WHAT YOU SHOULD DO:
Somewhere below is a line with "clock buffers,24,492" and, later, a line with "29.3 | 50 | 374 |"; repeat those two lines and all the lines between them, exactly as they are.
= = = =
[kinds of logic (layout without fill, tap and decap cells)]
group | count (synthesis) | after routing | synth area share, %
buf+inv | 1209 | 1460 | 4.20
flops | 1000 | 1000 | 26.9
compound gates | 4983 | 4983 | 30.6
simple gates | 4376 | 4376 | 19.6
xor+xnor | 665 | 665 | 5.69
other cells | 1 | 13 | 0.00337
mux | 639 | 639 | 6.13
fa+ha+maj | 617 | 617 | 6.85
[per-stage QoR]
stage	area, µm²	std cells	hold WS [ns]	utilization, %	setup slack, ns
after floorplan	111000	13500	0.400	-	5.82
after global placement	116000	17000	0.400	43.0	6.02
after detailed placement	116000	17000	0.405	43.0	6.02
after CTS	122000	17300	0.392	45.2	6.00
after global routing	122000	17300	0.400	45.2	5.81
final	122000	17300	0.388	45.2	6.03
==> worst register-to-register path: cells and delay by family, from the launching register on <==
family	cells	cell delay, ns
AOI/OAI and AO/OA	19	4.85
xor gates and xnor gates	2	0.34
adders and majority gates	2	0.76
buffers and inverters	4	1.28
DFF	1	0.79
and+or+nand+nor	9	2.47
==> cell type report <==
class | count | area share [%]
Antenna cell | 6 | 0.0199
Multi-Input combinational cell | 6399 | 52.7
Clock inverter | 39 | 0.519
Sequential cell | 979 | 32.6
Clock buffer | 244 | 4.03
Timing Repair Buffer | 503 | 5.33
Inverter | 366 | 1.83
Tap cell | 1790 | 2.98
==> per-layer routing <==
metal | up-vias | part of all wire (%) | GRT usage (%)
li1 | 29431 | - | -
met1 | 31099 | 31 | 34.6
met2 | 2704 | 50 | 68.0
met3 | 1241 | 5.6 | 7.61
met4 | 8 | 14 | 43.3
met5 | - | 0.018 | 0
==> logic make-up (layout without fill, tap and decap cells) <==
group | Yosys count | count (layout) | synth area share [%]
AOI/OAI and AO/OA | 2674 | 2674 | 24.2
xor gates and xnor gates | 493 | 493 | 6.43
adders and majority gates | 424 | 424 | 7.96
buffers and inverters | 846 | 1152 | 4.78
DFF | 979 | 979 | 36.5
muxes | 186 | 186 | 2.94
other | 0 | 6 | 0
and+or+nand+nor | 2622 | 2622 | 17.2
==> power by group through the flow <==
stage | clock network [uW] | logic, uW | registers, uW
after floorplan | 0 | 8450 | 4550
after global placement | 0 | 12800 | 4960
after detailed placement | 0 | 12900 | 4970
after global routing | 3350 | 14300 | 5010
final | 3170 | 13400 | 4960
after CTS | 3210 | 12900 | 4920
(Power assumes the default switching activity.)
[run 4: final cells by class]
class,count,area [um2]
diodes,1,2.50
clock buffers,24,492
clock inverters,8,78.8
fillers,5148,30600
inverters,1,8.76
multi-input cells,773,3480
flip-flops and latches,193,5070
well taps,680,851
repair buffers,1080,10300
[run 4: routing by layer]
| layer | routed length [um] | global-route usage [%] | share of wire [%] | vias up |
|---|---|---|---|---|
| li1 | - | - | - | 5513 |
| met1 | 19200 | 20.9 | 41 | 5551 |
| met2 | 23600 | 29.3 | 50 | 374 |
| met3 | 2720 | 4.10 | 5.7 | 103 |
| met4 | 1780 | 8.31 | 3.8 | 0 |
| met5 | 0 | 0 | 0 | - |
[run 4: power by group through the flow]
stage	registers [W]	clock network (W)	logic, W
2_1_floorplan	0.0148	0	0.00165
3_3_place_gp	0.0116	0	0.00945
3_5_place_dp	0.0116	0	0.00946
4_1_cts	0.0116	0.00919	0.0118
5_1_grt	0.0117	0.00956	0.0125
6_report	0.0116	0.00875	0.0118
<file path="src/design/sfd_pkg.sv">
// shared types and constants of the frame deframer
// no dependencies
package sfd_pkg;

  localparam int MAX_FRAME_BYTES = 64;
  localparam int STORE_DEPTH     = MAX_FRAME_BYTES - 4;
  localparam int MIN_FRAME_LEN   = 5;
  localparam int IDX_W           = $clog2(STORE_DEPTH + 1);
  localparam int ADDR_W          = IDX_W + 1;
  localparam int MEM_DEPTH       = 2 ** ADDR_W;
  localparam int QUEUE_DEPTH     = 2;
  localparam int QPTR_W          = (QUEUE_DEPTH > 1) ? $clog2(QUEUE_DEPTH) : 1;
  localparam int QCNT_W          = $clog2(QUEUE_DEPTH + 1);

  // register indexes on the config port
  localparam logic [1:0] REG_HEADER_FIRST  = 2'd0;
  localparam logic [1:0] REG_HEADER_SECOND = 2'd1;
  localparam logic [1:0] REG_MAX_FRAME_LEN = 2'd2;

  localparam logic [7:0] HEADER_FIRST_RST  = 8'hAA;
  localparam logic [7:0] HEADER_SECOND_RST = 8'h55;
  localparam logic [6:0] MAX_LEN_RST       = 7'd60;

  typedef enum logic [1:0] {
    KIND_DATA     = 2'd0,
    KIND_CSUM_ERR = 2'd1,
    KIND_LEN_ERR  = 2'd2
  } kind_t;

  typedef enum logic [2:0] {
    PH_HEAD1,
    PH_HEAD2,
    PH_LEN,
    PH_DATA,
    PH_CSUM
  } phase_t;

  typedef enum logic [1:0] {
    BK_IDLE,
    BK_FETCH,
    BK_SHOW
  } back_state_t;

  typedef struct packed {
    logic [7:0] header_first;
    logic [7:0] header_second;
    logic [6:0] max_len;
  } cfg_t;

  typedef struct packed {
    kind_t             kind;
    logic              bank;
    logic [IDX_W-1:0]  count;
  } cmd_t;

  typedef struct packed {
    logic              en;
    logic [ADDR_W-1:0] addr;
    logic [7:0]        data;
  } wr_t;

  typedef struct packed {
    logic done;
    logic bank;
  } release_t;

endpackage

</file>
<file path="src/design/sfd_if.sv">
// byte and result channel interfaces of the frame deframer
// no dependencies
interface sfd_rx_if;
  logic       valid;
  logic       ready;
  logic [7:0] in_byte;
  modport source (output valid, output in_byte, input ready);
  modport sink (input valid, input in_byte, output ready);
endinterface

interface sfd_res_if;
  logic       valid;
  logic       ready;
  logic [1:0] out_kind;
  logic [7:0] out_byte;
  logic       out_last;
  modport source (output valid, output out_kind, output out_byte, output out_last,
                  input ready);
  modport sink (input valid, input out_kind, input out_byte, input out_last,
                output ready);
endinterface

</file>
<file path="src/design/sfd_front.sv">
// front part: frame hunt, length check, checksum, payload writes
// depends on sfd_pkg
module sfd_front (
  input  logic                  clk,
  input  logic                  rst,
  input  sfd_pkg::cfg_t         cfg,
  input  logic                  in_valid,
  input  logic [7:0]            in_byte,
  output logic                  in_ready,
  input  logic                  q_full,
  output logic                  push,
  output sfd_pkg::cmd_t         push_cmd,
  output sfd_pkg::wr_t          wr,
  input  sfd_pkg::release_t     rel
);

  sfd_pkg::phase_t           phase, phase_next;
  logic [7:0]                expected_len, expected_len_next;
  logic [7:0]                running_sum, running_sum_next;
  logic [sfd_pkg::IDX_W-1:0] pidx, pidx_next;
  logic                      wbank, wbank_next;
  logic [1:0]                bank_busy, bank_busy_next;
  logic [7:0]                limit;
  logic                      acc;

  assign in_ready = !q_full && !bank_busy[wbank];
  assign acc      = in_valid && in_ready;
  assign limit    = (cfg.max_len > 7'(sfd_pkg::MAX_FRAME_BYTES)) ?
                    8'(sfd_pkg::MAX_FRAME_BYTES) : {1'b0, cfg.max_len};

  always_comb begin
    phase_next        = phase;
    expected_len_next = expected_len;
    running_sum_next  = running_sum;
    pidx_next         = pidx;
    wbank_next        = wbank;
    bank_busy_next    = bank_busy;
    push              = 1'b0;
    push_cmd          = '0;
    wr.en             = 1'b0;
    wr.addr           = {wbank, pidx};
    wr.data           = in_byte;
    if (rel.done) begin
      bank_busy_next[rel.bank] = 1'b0;
    end
    if (acc) begin
      unique case (phase)
        sfd_pkg::PH_HEAD1: begin
          if (in_byte == cfg.header_first) begin
            running_sum_next = in_byte;
            phase_next       = sfd_pkg::PH_HEAD2;
          end
        end
        sfd_pkg::PH_HEAD2: begin
          // a mismatch here is not retried as a first header
          if (in_byte == cfg.header_second) begin
            running_sum_next = running_sum + in_byte;
            phase_next       = sfd_pkg::PH_LEN;
          end else begin
            phase_next = sfd_pkg::PH_HEAD1;
          end
        end
        sfd_pkg::PH_LEN: begin
          expected_len_next = in_byte;
          if (in_byte < 8'(sfd_pkg::MIN_FRAME_LEN) || in_byte > limit) begin
            push          = 1'b1;
            push_cmd.kind = sfd_pkg::KIND_LEN_ERR;
            phase_next    = sfd_pkg::PH_HEAD1;
          end else begin
            running_sum_next = running_sum + in_byte;
            pidx_next        = '0;
            phase_next       = sfd_pkg::PH_DATA;
          end
        end
        sfd_pkg::PH_DATA: begin
          wr.en            = 1'b1;
          running_sum_next = running_sum + in_byte;
          pidx_next        = pidx + sfd_pkg::IDX_W'(1);
          // bytes so far plus checksum reach the frame length
          if (8'(pidx) + 8'(sfd_pkg::MIN_FRAME_LEN) >= expected_len) begin
            phase_next = sfd_pkg::PH_CSUM;
          end
        end
        sfd_pkg::PH_CSUM: begin
          push = 1'b1;
          if (running_sum == in_byte) begin
            push_cmd.kind            = sfd_pkg::KIND_DATA;
            push_cmd.bank            = wbank;
            push_cmd.count           = pidx;
            bank_busy_next[wbank]    = 1'b1;
            wbank_next               = !wbank;
          end else begin
            push_cmd.kind = sfd_pkg::KIND_CSUM_ERR;
          end
          phase_next = sfd_pkg::PH_HEAD1;
        end
        default: begin
          phase_next = sfd_pkg::PH_HEAD1;
        end
      endcase
    end
  end

  always_ff @(posedge clk) begin
    if (rst) begin
      phase        <= sfd_pkg::PH_HEAD1;
      expected_len <= '0;
      running_sum  <= '0;
      pidx         <= '0;
      wbank        <= 1'b0;
      bank_busy    <= '0;
    end else begin
      phase        <= phase_next;
      expected_len <= expected_len_next;
      running_sum  <= running_sum_next;
      pidx         <= pidx_next;
      wbank        <= wbank_next;
      bank_busy    <= bank_busy_next;
    end
  end

endmodule

</file>
<file path="src/design/sfd_cmd_queue.sv">
// short command queue between front and back parts
// depends on sfd_pkg
module sfd_cmd_queue (
  input  logic          clk,
  input  logic          rst,
  input  logic          push,
  input  sfd_pkg::cmd_t push_cmd,
  output logic          full,
  input  logic          pop,
  output sfd_pkg::cmd_t pop_cmd,
  output logic          empty
);

  sfd_pkg::cmd_t              entries [sfd_pkg::QUEUE_DEPTH];
  logic [sfd_pkg::QPTR_W-1:0] wr_ptr, rd_ptr;
  logic [sfd_pkg::QCNT_W-1:0] count;
  logic                       do_push, do_pop;

  assign full    = (count == sfd_pkg::QCNT_W'(sfd_pkg::QUEUE_DEPTH));
  assign empty   = (count == '0);
  assign pop_cmd = entries[rd_ptr];
  assign do_push = push && !full;
  assign do_pop  = pop && !empty;

  always_ff @(posedge clk) begin
    if (do_push) begin
      entries[wr_ptr] <= push_cmd;
    end
  end

  always_ff @(posedge clk) begin
    if (rst) begin
      wr_ptr <= '0;
      rd_ptr <= '0;
      count  <= '0;
    end else begin
      if (do_push) begin
        wr_ptr <= (wr_ptr == sfd_pkg::QPTR_W'(sfd_pkg::QUEUE_DEPTH - 1)) ?
                  '0 : wr_ptr + sfd_pkg::QPTR_W'(1);
      end
      if (do_pop) begin
        rd_ptr <= (rd_ptr == sfd_pkg::QPTR_W'(sfd_pkg::QUEUE_DEPTH - 1)) ?
                  '0 : rd_ptr + sfd_pkg::QPTR_W'(1);
      end
      if (do_push && !do_pop) begin
        count <= count + sfd_pkg::QCNT_W'(1);
      end else if (do_pop && !do_push) begin
        count <= count - sfd_pkg::QCNT_W'(1);
      end
    end
  end

endmodule

</file>
<file path="src/design/sfd_back.sv">
// back part: payload store and result drain with output register
// depends on sfd_pkg
module sfd_back (
  input  logic              clk,
  input  logic              rst,
  input  sfd_pkg::wr_t      wr,
  input  logic              q_empty,
  input  sfd_pkg::cmd_t     q_cmd,
  output logic              pop,
  output sfd_pkg::release_t rel,
  output logic              out_valid,
  input  logic              out_ready,
  output sfd_pkg::kind_t    out_kind,
  output logic [7:0]        out_byte,
  output logic              out_last
);

  logic [7:0]                 mem [sfd_pkg::MEM_DEPTH];
  logic [7:0]                 rd_data;
  logic                       rd_en;
  logic [sfd_pkg::ADDR_W-1:0] rd_addr;

  sfd_pkg::back_state_t       state, state_next;
  logic                       cur_bank, cur_bank_next;
  logic [sfd_pkg::IDX_W-1:0]  cur_count, cur_count_next;
  logic [sfd_pkg::IDX_W-1:0]  idx, idx_next, idx_inc;
  logic                       out_valid_next;
  sfd_pkg::kind_t             out_kind_next;
  logic [7:0]                 out_byte_next;
  logic                       out_last_next;

  assign idx_inc = idx + sfd_pkg::IDX_W'(1);

  always_comb begin
    state_next     = state;
    cur_bank_next  = cur_bank;
    cur_count_next = cur_count;
    idx_next       = idx;
    out_valid_next = out_valid;
    out_kind_next  = out_kind;
    out_byte_next  = out_byte;
    out_last_next  = out_last;
    pop            = 1'b0;
    rd_en          = 1'b0;
    rd_addr        = {cur_bank, idx};
    rel            = '0;
    unique case (state)
      sfd_pkg::BK_IDLE: begin
        if (!q_empty) begin
          pop = 1'b1;
          if (q_cmd.kind == sfd_pkg::KIND_DATA) begin
            cur_bank_next  = q_cmd.bank;
            cur_count_next = q_cmd.count;
            idx_next       = '0;
            rd_en          = 1'b1;
            rd_addr        = {q_cmd.bank, {sfd_pkg::IDX_W{1'b0}}};
            state_next     = sfd_pkg::BK_FETCH;
          end else begin
            out_valid_next = 1'b1;
            out_kind_next  = q_cmd.kind;
            out_byte_next  = '0;
            out_last_next  = 1'b1;
            state_next     = sfd_pkg::BK_SHOW;
          end
        end
      end
      sfd_pkg::BK_FETCH: begin
        out_valid_next = 1'b1;
        out_kind_next  = sfd_pkg::KIND_DATA;
        out_byte_next  = rd_data;
        out_last_next  = (idx_inc == cur_count);
        state_next     = sfd_pkg::BK_SHOW;
      end
      sfd_pkg::BK_SHOW: begin
        if (out_ready) begin
          out_valid_next = 1'b0;
          if (out_last) begin
            // hand the drained bank back to the front part
            if (out_kind == sfd_pkg::KIND_DATA) begin
              rel.done = 1'b1;
              rel.bank = cur_bank;
            end
            state_next = sfd_pkg::BK_IDLE;
          end else begin
            idx_next   = idx_inc;
            rd_en      = 1'b1;
            rd_addr    = {cur_bank, idx_inc};
            state_next = sfd_pkg::BK_FETCH;
          end
        end
      end
      default: begin
        state_next = sfd_pkg::BK_IDLE;
      end
    endcase
  end

  always_ff @(posedge clk) begin
    if (wr.en) begin
      mem[wr.addr] <= wr.data;
    end
    if (rd_en) begin
      rd_data <= mem[rd_addr];
    end
  end

  always_ff @(posedge clk) begin
    if (rst) begin
      state     <= sfd_pkg::BK_IDLE;
      out_valid <= 1'b0;
    end else begin
      state     <= state_next;
      out_valid <= out_valid_next;
    end
  end

  always_ff @(posedge clk) begin
    cur_bank  <= cur_bank_next;
    cur_count <= cur_count_next;
    idx       <= idx_next;
    out_kind  <= out_kind_next;
    out_byte  <= out_byte_next;
    out_last  <= out_last_next;
  end

endmodule

</file>
<file path="src/design/serial_frame_deframer_sum8.sv">
// top level of the serial frame deframer with 8-bit additive checksum
// depends on sfd_pkg, sfd_if, sfd_front, sfd_cmd_queue, sfd_back
//
// Hunts received bytes for frames of the form header_first, header_second, length,
// payload, checksum, where length is the whole frame size (5 up to max_frame_len,
// capped at 64) and the checksum is the low 8 bits of the sum of everything before
// it. A good frame drains as one transfer per payload byte with out_last on the
// final one; a bad checksum or an out-of-range length gives a single error transfer
// with out_byte zero and out_last set. Bytes outside frames give nothing. The
// front part takes one byte per cycle; it holds off only while its two-entry
// command queue is full or while the payload bank it would write next is still
// being drained. Payload sits in a two-bank store (one bank per frame in flight)
// with a registered read port, so the back part fetches each payload byte before
// it shows it and takes up each command from its idle state; no new result is
// offered while a byte is being fetched. A frame drains while the next frame is
// already being received. The store needs no clearing pass after reset: every
// entry read back was written earlier in the same frame. Configuration writes are
// to be made only while the block is idle.
module serial_frame_deframer_sum8 (
  input  logic       clk,
  input  logic       rst,
  sfd_rx_if.sink     rx,
  sfd_res_if.source  res,
  input  logic       cfg_we,
  input  logic [1:0] cfg_index,
  input  logic [7:0] cfg_data
);

  sfd_pkg::cfg_t     cfg;
  sfd_pkg::cmd_t     push_cmd, pop_cmd;
  sfd_pkg::wr_t      wr;
  sfd_pkg::release_t rel;
  sfd_pkg::kind_t    out_kind;
  logic              push, pop, q_full, q_empty;

  // config registers, index beyond the list is ignored
  always_ff @(posedge clk) begin
    if (rst) begin
      cfg.header_first  <= sfd_pkg::HEADER_FIRST_RST;
      cfg.header_second <= sfd_pkg::HEADER_SECOND_RST;
      cfg.max_len       <= sfd_pkg::MAX_LEN_RST;
    end else if (cfg_we) begin
      unique case (cfg_index)
        sfd_pkg::REG_HEADER_FIRST:  cfg.header_first  <= cfg_data;
        sfd_pkg::REG_HEADER_SECOND: cfg.header_second <= cfg_data;
        sfd_pkg::REG_MAX_FRAME_LEN: cfg.max_len       <= cfg_data[6:0];
        default: begin
        end
      endcase
    end
  end

  // hunt, classify and store payload
  sfd_front u_front (
    .clk      (clk),
    .rst      (rst),
    .cfg      (cfg),
    .in_valid (rx.valid),
    .in_byte  (rx.in_byte),
    .in_ready (rx.ready),
    .q_full   (q_full),
    .push     (push),
    .push_cmd (push_cmd),
    .wr       (wr),
    .rel      (rel)
  );

  // decouples frame reception from result drain
  sfd_cmd_queue u_queue (
    .clk      (clk),
    .rst      (rst),
    .push     (push),
    .push_cmd (push_cmd),
    .full     (q_full),
    .pop      (pop),
    .pop_cmd  (pop_cmd),
    .empty    (q_empty)
  );

  // payload store and output register
  sfd_back u_back (
    .clk       (clk),
    .rst       (rst),
    .wr        (wr),
    .q_empty   (q_empty),
    .q_cmd     (pop_cmd),
    .pop       (pop),
    .rel       (rel),
    .out_valid (res.valid),
    .out_ready (res.ready),
    .out_kind  (out_kind),
    .out_byte  (res.out_byte),
    .out_last  (res.out_last)
  );

  assign res.out_kind = out_kind;

endmodule

</file>
<file path="src/flat_wrapper.sv">
// flat-port wrapper written by rule: the top's interface ports become plain ports
module serial_frame_deframer_sum8_flat 
  (clk, rst, cfg_we, cfg_index, cfg_data, rx_valid, rx_in_byte, rx_ready, res_valid, res_out_kind, res_out_byte, res_out_last, res_ready);
  sfd_rx_if rx_i ();
  sfd_res_if res_i ();
  input  logic clk;
  input  logic rst;
  input  logic cfg_we;
  input  logic [1:0] cfg_index;
  input  logic [7:0] cfg_data;
  input wire logic [$bits(rx_i.valid)-1:0] rx_valid;
  input wire logic [$bits(rx_i.in_byte)-1:0] rx_in_byte;
  output wire logic [$bits(rx_i.ready)-1:0] rx_ready;
  output wire logic [$bits(res_i.valid)-1:0] res_valid;
  output wire logic [$bits(res_i.out_kind)-1:0] res_out_kind;
  output wire logic [$bits(res_i.out_byte)-1:0] res_out_byte;
  output wire logic [$bits(res_i.out_last)-1:0] res_out_last;
  input wire logic [$bits(res_i.ready)-1:0] res_ready;
  assign rx_i.valid = rx_valid;
  assign rx_i.in_byte = rx_in_byte;
  assign rx_ready = rx_i.ready;
  assign res_valid = res_i.valid;
  assign res_out_kind = res_i.out_kind;
  assign res_out_byte = res_i.out_byte;
  assign res_out_last = res_i.out_last;
  assign res_i.ready = res_ready;
  serial_frame_deframer_sum8 u_core (.clk(clk), .rst(rst), .rx(rx_i), .res(res_i), .cfg_we(cfg_we), .cfg_index(cfg_index), .cfg_data(cfg_data));
endmodule
</file>
<file path="config.mk">
export PLATFORM = sky130hd
export DESIGN_NAME = serial_frame_deframer_sum8_flat
export DESIGN_NICKNAME = d
export VERILOG_FILES = /design/src/design/sfd_pkg.sv /design/src/design/sfd_if.sv /design/src/design/sfd_front.sv /design/src/design/sfd_cmd_queue.sv /design/src/design/sfd_back.sv /design/src/design/serial_frame_deframer_sum8.sv /design/src/flat_wrapper.sv
export SDC_FILE = /design/constraint.sdc
export NUM_CORES = 2
export LEC_CHECK = 0
export ABC_CLOCK_PERIOD_IN_PS = 7300
export BUFFER_PORTS_ARGS = -buffer_cell sky130_fd_sc_hd__buf_2
export CAP_MARGIN = 40
export CORE_MARGIN = 4
export CORE_UTILIZATION = 31
export CTS_CLUSTER_DIAMETER = 60
export DETAILED_ROUTE_END_ITERATION = 16
export GPL_TIMING_DRIVEN = 0
export PLACE_DENSITY_LB_ADDON = 0.2
export SLEW_MARGIN = 20
export SYNTH_ARGS = -nofsm -noshare
export SYNTH_HDL_FRONTEND = slang
export SYNTH_SLANG_ARGS = --single-unit
</file>
<file path="constraint.sdc">
create_clock -name clk -period 7.3 [get_ports clk]
set_input_delay 0.73 -clock clk [delete_from_list [all_inputs] [get_ports clk]]
set_output_delay 0.73 -clock clk [all_outputs]
set_load 0.05 [all_outputs]
</file>
### config.mk
export PLATFORM = sky130hd
export DESIGN_NAME = cube_vertex_rotate_project_flat
export DESIGN_NICKNAME = d
export VERILOG_FILES = /design/src/cvrp_pkg.sv /design/src/cvrp_if.sv /design/src/cvrp_div.sv /design/src/cvrp_ctrl.sv /design/src/cvrp_dpath.sv /design/src/cube_vertex_rotate_project.sv /design/src/flat_wrapper.sv
export SDC_FILE = /design/constraint.sdc
export NUM_CORES = 2
export LEC_CHECK = 0
export ABC_AREA = 1
export BUFFER_PORTS_ARGS = -buffer_cell sky130_fd_sc_hd__buf_2
export CAP_MARGIN = 20
export CORE_MARGIN = 3
export CORE_UTILIZATION = 45
export CTS_CLUSTER_DIAMETER = 200
export DETAILED_ROUTE_END_ITERATION = 6
export GPL_ROUTABILITY_DRIVEN = 0
export PLACE_DENSITY = 0.7
export SYNTH_ARGS = -nofsm -noshare
export SYNTH_HDL_FRONTEND = slang
export SYNTH_SLANG_ARGS = --single-unit
### constraint.sdc
create_clock -name clock -period 34.3 [get_ports clock]
set_input_delay 6.86 -clock clock [delete_from_list [all_inputs] [get_ports clock]]
set_output_delay 6.86 -clock clock [all_outputs]
set_load 0.02 [all_outputs]
### src/cvrp_pkg.sv
// Types and constants shared by the cube vertex rotate and project block.
// Depends on nothing; cvrp_ctrl, cvrp_dpath and the top level import it.
`default_nettype none

package cvrp_pkg;

   // Sine polynomial coefficients, Q2.14 arithmetic.
   localparam logic [14:0]        POLY_A  = 15'd25736;
   localparam logic [14:0]        POLY_B  = 15'd10512;
   localparam logic signed [17:0] POLY_C  = 18'sd1160;
   localparam logic [15:0]        QUARTER = 16'h4000;
   localparam logic [14:0]        ONE_Q14 = 15'h4000;

   // Smallest perspective distance that is used.
   localparam logic [15:0] P_MIN = 16'd8192;

   // Register reset values.
   localparam logic [9:0]  CX_RESET = 10'd180;
   localparam logic [9:0]  CY_RESET = 10'd188;
   localparam logic [15:0] PQ_RESET = 16'd15565;

   typedef enum logic [1:0] {
      CSR_CENTER_X    = 2'd0,
      CSR_CENTER_Y    = 2'd1,
      CSR_PERSPECTIVE = 2'd2
   } csr_idx_type;

   // Slots of the sine table.
   localparam logic [1:0] SIN_AX = 2'd0;
   localparam logic [1:0] COS_AX = 2'd1;
   localparam logic [1:0] SIN_AY = 2'd2;
   localparam logic [1:0] COS_AY = 2'd3;

   localparam logic       COORD_X     = 1'b0;
   localparam logic       COORD_Y     = 1'b1;
   localparam logic [2:0] LAST_VERTEX = 3'd7;

   typedef enum logic [3:0] {
      ST_IDLE,
      ST_SIN1,
      ST_SIN2,
      ST_SIN3,
      ST_SIN4,
      ST_ROT,
      ST_XROT,
      ST_ZROT,
      ST_VMUL,
      ST_AMUL,
      ST_DSTART,
      ST_DWAIT,
      ST_FIN,
      ST_EMIT
   } st_type;

   typedef enum logic [3:0] {
      OP_NONE,
      OP_CAPTURE,
      OP_SIN1,
      OP_SIN2,
      OP_SIN3,
      OP_SIN4,
      OP_ROT,
      OP_XROT,
      OP_ZROT,
      OP_VMUL,
      OP_AMUL,
      OP_DSTART,
      OP_FIN,
      OP_EMIT
   } op_type;

   typedef struct packed {
      op_type     op;
      logic [1:0] sel;
      logic [2:0] vidx;
      logic       coord;
   } cmd_type;

   typedef struct packed {
      logic div_done;
      logic out_busy;
   } status_type;

endpackage

`default_nettype wire

### src/cvrp_if.sv
// Handshake interfaces for the request and result channels.
// Stand alone; used by the top level of the block.
`default_nettype none

interface cvrp_req_if;
   logic               valid;
   logic               ready;
   logic signed [15:0] rot_x_angle;
   logic signed [15:0] rot_y_angle;
   logic [15:0]        zoom_scale;

   modport source (output valid, rot_x_angle, rot_y_angle, zoom_scale, input ready);
   modport sink (input valid, rot_x_angle, rot_y_angle, zoom_scale, output ready);
endinterface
= = = =
OUTPUT:
clock buffers,24,492
clock inverters,8,78.8
fillers,5148,30600
inverters,1,8.76
multi-input cells,773,3480
flip-flops and latches,193,5070
well taps,680,851
repair buffers,1080,10300
[run 4: routing by layer]
| layer | routed length [um] | global-route usage [%] | share of wire [%] | vias up |
|---|---|---|---|---|
| li1 | - | - | - | 5513 |
| met1 | 19200 | 20.9 | 41 | 5551 |
| met2 | 23600 | 29.3 | 50 | 374 |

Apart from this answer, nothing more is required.